Guyana is known for its abundant natural resources, including its rich array of plants and animals. The extractive and agricultural industries have been the primary contributors to Guyana’s economy since there has been an average economic growth of 5% annually.
Located in the neo-tropical bio-geographical territory of northeastern South America, our country is also part of the Guiana Shield region which forms part of the Amazon Biome. This spans 6.7 million km2, is the single largest remaining tropical rainforest in the world, and is home to at least 10% of the world’s known biodiversity.
The biodiversity which Guyana possesses provides an important basis for climate regulation; poverty reduction; provisioning of freshwater; economic growth and development in areas such as agriculture, forestry and fisheries; payment for forest climate services and community-based economies, particularly in hinterland communities. For these reasons, it is important to ensure that development occurs in a sustainable manner.
Generating income through biodiversity use
Eco-tourism
In simple terms, eco-tourism refers to those activities that use biodiversity, and include benefits to the local community while ensuring the protection and conservation of the very plants and animals that are the tourism product. The land of the giant and untold endemic species offers numerous opportunities for bird spotting, sport fishing, and other wildlife spotting and sporting activities.

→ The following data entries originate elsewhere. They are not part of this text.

From an optimization exercise on the open Yosys and OpenROAD flow, aimed at small area, a short achievable clock period and few clock cycles; shortcuts taken in it are not production practice.
In this exercise RTL edits were held to simulation tests only and were not proved equivalent to the original.

Setup of before:
==> flow/design.v (excerpt) <==
module ecc_point_add #(
    parameter int WIDTH = 32
) (
    input  logic             i_clk,
    input  logic             i_rst_n,
    input  logic             i_start,
    input  logic [WIDTH-1:0] i_p,
    input  logic [WIDTH-1:0] i_x1,
    input  logic [WIDTH-1:0] i_y1,
    input  logic [WIDTH-1:0] i_x2,
    input  logic [WIDTH-1:0] i_y2,
    output logic [WIDTH-1:0] o_x3,
    output logic [WIDTH-1:0] o_y3,
    output logic [WIDTH-1:0] o_z3,
    output logic             o_done
);
    localparam int NF = 26;
    localparam int F_SUBH   = 0;    
    localparam int F_SUBR   = 1;    
    localparam int F_M1L1   = 2;    
    localparam int F_M2L1   = 3;    
    localparam int F_CV1HH  = 4;    
    localparam int F_CV2RR  = 5;    
    localparam int F_M1L2   = 6;    
    localparam int F_M2L2   = 7;    
    localparam int F_CV1HHH = 8;    
    localparam int F_CV2V   = 9;    
    localparam int F_M1L3   = 10;   
    localparam int F_S36    = 11;   
    localparam int F_S37    = 12;   
    localparam int F_S39    = 13;   
    localparam int F_M2L3   = 14;   
    localparam int F_CV1W   = 15;   
    localparam int F_CV2RT  = 16;   
    localparam int F_FIN    = 17;   
    localparam int F_DSH    = 18;   
    localparam int F_DX     = 19;   
    localparam int F_DY     = 20;   
    localparam int F_DH     = 21;   
    localparam int F_M1     = 22;   
    localparam int F_M2     = 23;   
    localparam int F_M1F    = 24;   
    localparam int F_M2F    = 25;   
    function automatic logic [NF-1:0] decode(input logic [5:0] tt);
        logic [NF-1:0] f;
        f = '0;
        f[F_SUBH]   = (tt == 6'd0);
        f[F_SUBR]   = (tt == 6'd1);
        f[F_M1L1]   = (tt >= 6'd1)  && (tt <= 6'd16);
        f[F_M2L1]   = (tt >= 6'd2)  && (tt <= 6'd17);
        f[F_CV1HH]  = (tt == 6'd17);
        f[F_CV2RR]  = (tt == 6'd18);
        f[F_M1L2]   = (tt >= 6'd18) && (tt <= 6'd33);
        f[F_M2L2]   = (tt >= 6'd19) && (tt <= 6'd34);
        f[F_CV1HHH] = (tt == 6'd34);
        f[F_CV2V]   = (tt == 6'd35);
        f[F_M1L3]   = (tt >= 6'd35) && (tt <= 6'd50);
        f[F_S36]    = (tt == 6'd36);
        f[F_S37]    = (tt == 6'd37) || (tt == 6'd38);
  ...
Size: ~5300 cells after synthesis, ~42000 sq um of cells after synthesis.
export LEC_CHECK = 0
export ABC_AREA = 1
export CAP_MARGIN = 20
export CORE_MARGIN = 2
export CORE_UTILIZATION = 40
export CTS_CLUSTER_DIAMETER = 110
export CTS_CLUSTER_SIZE = 16
export PLACE_DENSITY = 0.6
export SETUP_SLACK_MARGIN = 5
export SLEW_MARGIN = 20
create_clock -name core_clock -period 10.0 [get_ports {i_clk}]
standard.sh (not shown) runs the stock make flow with config.mk's settings and CLKGATE_MAP_FILE= SYNTH_SCRIPT=/design/flow/synth_recipe.tcl, a recipe that flattens the netlist after the stock synthesis.
==> flow/flow/run.sh <==
#!/bin/bash
# Standard layout (the standard.sh: synthesis, floorplan, place, CTS,
# route, finish), with gate resizing not held to each cell's footprint.
set -euo pipefail
bash standard.sh MATCH_CELL_FOOTPRINT=0 finish > standard_make.log 2>&1
before finished every stage and its layout cleared the timing, DRC and antenna checks.
Testbench counts of before, summed over its fixed seeds: cycles 11,328.
diff inputs: before => after
--- a/flow/config.mk
+++ b/flow/config.mk
@@ -12,2 +11,0 @@
-export CTS_CLUSTER_DIAMETER = 110
-export CTS_CLUSTER_SIZE = 16
--- outcome ---
Compared with before, after instantiates a larger number of cells. Re number of iterations in the first detailed-routing pass: before was lower than after. after against before: met1 demand-to-capacity share in global routing -0.31 points, critical path depth higher, setup slack decreased 0.041 ns. Ratio of final minimum period to clock period for after: 0.41 points up relative to before. Worst path arrival time is lower on before. The number of buffers other than clock buffers in the final layout in after is 0.942 times that in before. The number of nets still failing antenna checks after routing on before is in line with that on after.

Setup of the reference run:
ecc_point_add again, from the RTL that the note above started with.
==> flow/design.v (excerpt) <==
module ecc_point_add #(
    parameter int WIDTH = 32
) (
    input  logic             i_clk,
    input  logic             i_rst_n,
    input  logic             i_start,
    input  logic [WIDTH-1:0] i_p,
    input  logic [WIDTH-1:0] i_x1,
    input  logic [WIDTH-1:0] i_y1,
    input  logic [WIDTH-1:0] i_x2,
    input  logic [WIDTH-1:0] i_y2,
    output logic [WIDTH-1:0] o_x3,
    output logic [WIDTH-1:0] o_y3,
    output logic [WIDTH-1:0] o_z3,
    output logic             o_done
);
    localparam int NF = 26;
    localparam int F_SUBH   = 0;    
    localparam int F_SUBR   = 1;    
    localparam int F_M1L1   = 2;    
    localparam int F_M2L1   = 3;    
    localparam int F_CV1HH  = 4;    
    localparam int F_CV2RR  = 5;    
    localparam int F_M1L2   = 6;    
    localparam int F_M2L2   = 7;    
    localparam int F_CV1HHH = 8;    
    localparam int F_CV2V   = 9;    
    localparam int F_M1L3   = 10;   
    localparam int F_S36    = 11;   
    localparam int F_S37    = 12;   
    localparam int F_S39    = 13;   
    localparam int F_M2L3   = 14;   
    localparam int F_CV1W   = 15;   
    localparam int F_CV2RT  = 16;   
    localparam int F_FIN    = 17;   
    localparam int F_DSH    = 18;   
    localparam int F_DX     = 19;   
    localparam int F_DY     = 20;   
    localparam int F_DH     = 21;   
    localparam int F_M1     = 22;   
    localparam int F_M2     = 23;   
    localparam int F_M1F    = 24;   
    localparam int F_M2F    = 25;   
    function automatic logic [NF-1:0] decode(input logic [5:0] tt);
        logic [NF-1:0] f;
        f = '0;
        f[F_SUBH]   = (tt == 6'd0);
        f[F_SUBR]   = (tt == 6'd1);
        f[F_M1L1]   = (tt >= 6'd1)  && (tt <= 6'd16);
        f[F_M2L1]   = (tt >= 6'd2)  && (tt <= 6'd17);
        f[F_CV1HH]  = (tt == 6'd17);
        f[F_CV2RR]  = (tt == 6'd18);
        f[F_M1L2]   = (tt >= 6'd18) && (tt <= 6'd33);
  ...
==> flow/config.mk <==
export PLATFORM = sky130hd
export DESIGN_NAME = ecc_point_add
export DESIGN_NICKNAME = ecc_point_add
export VERILOG_FILES = /design/flow/design.v
export SDC_FILE = /design/flow/constraint.sdc
export NUM_CORES = 4
export LEC_CHECK = 0
export ABC_AREA = 1
export CAP_MARGIN = 20
export CORE_MARGIN = 2
export CORE_UTILIZATION = 40
export CTS_CLUSTER_DIAMETER = 110
export CTS_CLUSTER_SIZE = 18
export PLACE_DENSITY = 0.6
export SETUP_SLACK_MARGIN = 5
export SLEW_MARGIN = 20
==> flow/constraint.sdc <==
create_clock -name core_clock -period 10.0 [get_ports {i_clk}]
set_input_delay 2.0000 -clock core_clock [delete_from_list [all_inputs] [get_ports {i_clk}]]
set_output_delay 2.0000 -clock core_clock [all_outputs]
set_load 0.01 [all_outputs]
Scripts as last shown in full above: flow/flow/run.sh
The reference run reached the end of the flow, and the finished layout is clean on the timing, DRC and antenna checks.
Testbench counts of the reference run, summed over its fixed seeds: cycles 11,328.
Input-level comparison between the trial run and the reference run:
==> flow/config.mk <==
export PLATFORM = sky130hd
export DESIGN_NAME = ecc_point_add
export DESIGN_NICKNAME = ecc_point_add
export VERILOG_FILES = /design/flow/design.v
export SDC_FILE = /design/flow/constraint.sdc
export NUM_CORES = 4
export LEC_CHECK = 0
export ABC_AREA = 1
export CAP_MARGIN = 10
export CORE_MARGIN = 2
export CORE_UTILIZATION = 40
export PLACE_DENSITY = 0.6
export SETUP_SLACK_MARGIN = 5
export SLEW_MARGIN = 10
--- outcome ---
- Sort the reference run and the trial run by via count of the routed design, descending, and the trial run comes first.
- Looking at hold slack, the trial run sits 3.3 ps above the reference run.
- Per the comparison of the trial run with the reference run, number of multi-input logic gates ~0 delta; total wirelength of the detailed-routed design rose 0.46%; layout filler cell count shows a reduction of about 1.7%; synthesis-to-layout area growth now larger.

## afterwards: timing with drivers on the ports
Ports are ideal in the flow. The routed layouts listed here were re-timed in OpenROAD.
Step 1 assumes that a clkbuf_16 drives the clock port and a buf_2 every other input.
Step 2 moves the port delays by t, midway between the first and last clock arrival at a register: inputs arrive t later, outputs are due t later. That takes back most of the time a late clock gives input paths.
Three values: ideal, step 1, step 2; two values: the first two.
run	shift t [ns]	slack for setup (ns)	hold WS [ns]	worst register clock-pin slew, ns	cell pins on the clock port's net
before	0.710	5.051 / 5.051 / 4.867	0.537 / 0.537 / 0.537	0.09 / 0.09	1
after	0.713	5.010 / 5.010 / 4.854	0.537 / 0.537 / 0.537	0.07 / 0.07	1
the reference run	0.712	5.038 / 5.038 / 4.582	0.529 / 0.529 / 0.529	0.10 / 0.10	1
the trial run	0.713	5.064 / 5.064 / 4.774	0.532 / 0.532 / 0.532	0.06 / 0.06	1
After both steps every run listed still meets setup and hold. For the reference run, which loses most, drivers alone change the setup slack by 0.000 ns; drivers and shift together by -0.456 ns.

The vast landscapes that exist in Guyana also offer opportunities for income- generation through tours to waterfalls, mountain hikes, and boating.
Medicine
Plants, and to a lesser extent animals, often contain compounds to treat a wide variety of illnesses, from ginger and caffeine to treat headaches, to aloe vera for treating menstrual cramps and burns. These applications have all been developed and commercialised locally and by multinational pharmaceutical companies.
Fees and taxes
Besides direct economic benefits to tour operators and communities, biodiversity generates financial revenues for countries through fees and taxes. Non-tax revenue from biodiversity includes Government, NGO, and private biodiversity-related revenue generated from user fees, licences, permits, etc.
* Payments for accessing biodiversity resources and areas (extractive uses)
Fees, licences, or permits for accessing natural resources, eg. hunting permits, fishing licences, and permits for collecting medicinal plants.
* Payments for accessing biodiversity areas (non-extractive uses)
User fees are collected for accessing parks and protected areas, and for conducting leisure activities. They are a good example of the user-pays principle in that they affect only those individuals or groups that directly benefit from biodiversity.
Non-extractive uses means that biodiversity resources are not depleted or sold in the process. Examples include entrance fees to protected areas, and biosecurity services fees.
* Volume-based resource user fees (water, wood)
Volume- or scale-based fees include rents, concessions, dividends and royalties collected in exchange for the right to extract renewable natural resources. Examples include royalties for resource extraction for timber, water tariffs or water extraction fees, royalties from bioprospecting contracts and transportation licences, export permits, and other fees and charges for transporting biodiversity products.
* Land-based or infrastructure fees (tourism concessions)
Payments made for business access to natural land, the establishment of infrastructure on natural land, and the creation of marketable services on public lands. Examples include concession agreements, payments made to Government from directly outsourcing protected areas’ management and rights of way; or use for telephone, electricity or water infrastructure.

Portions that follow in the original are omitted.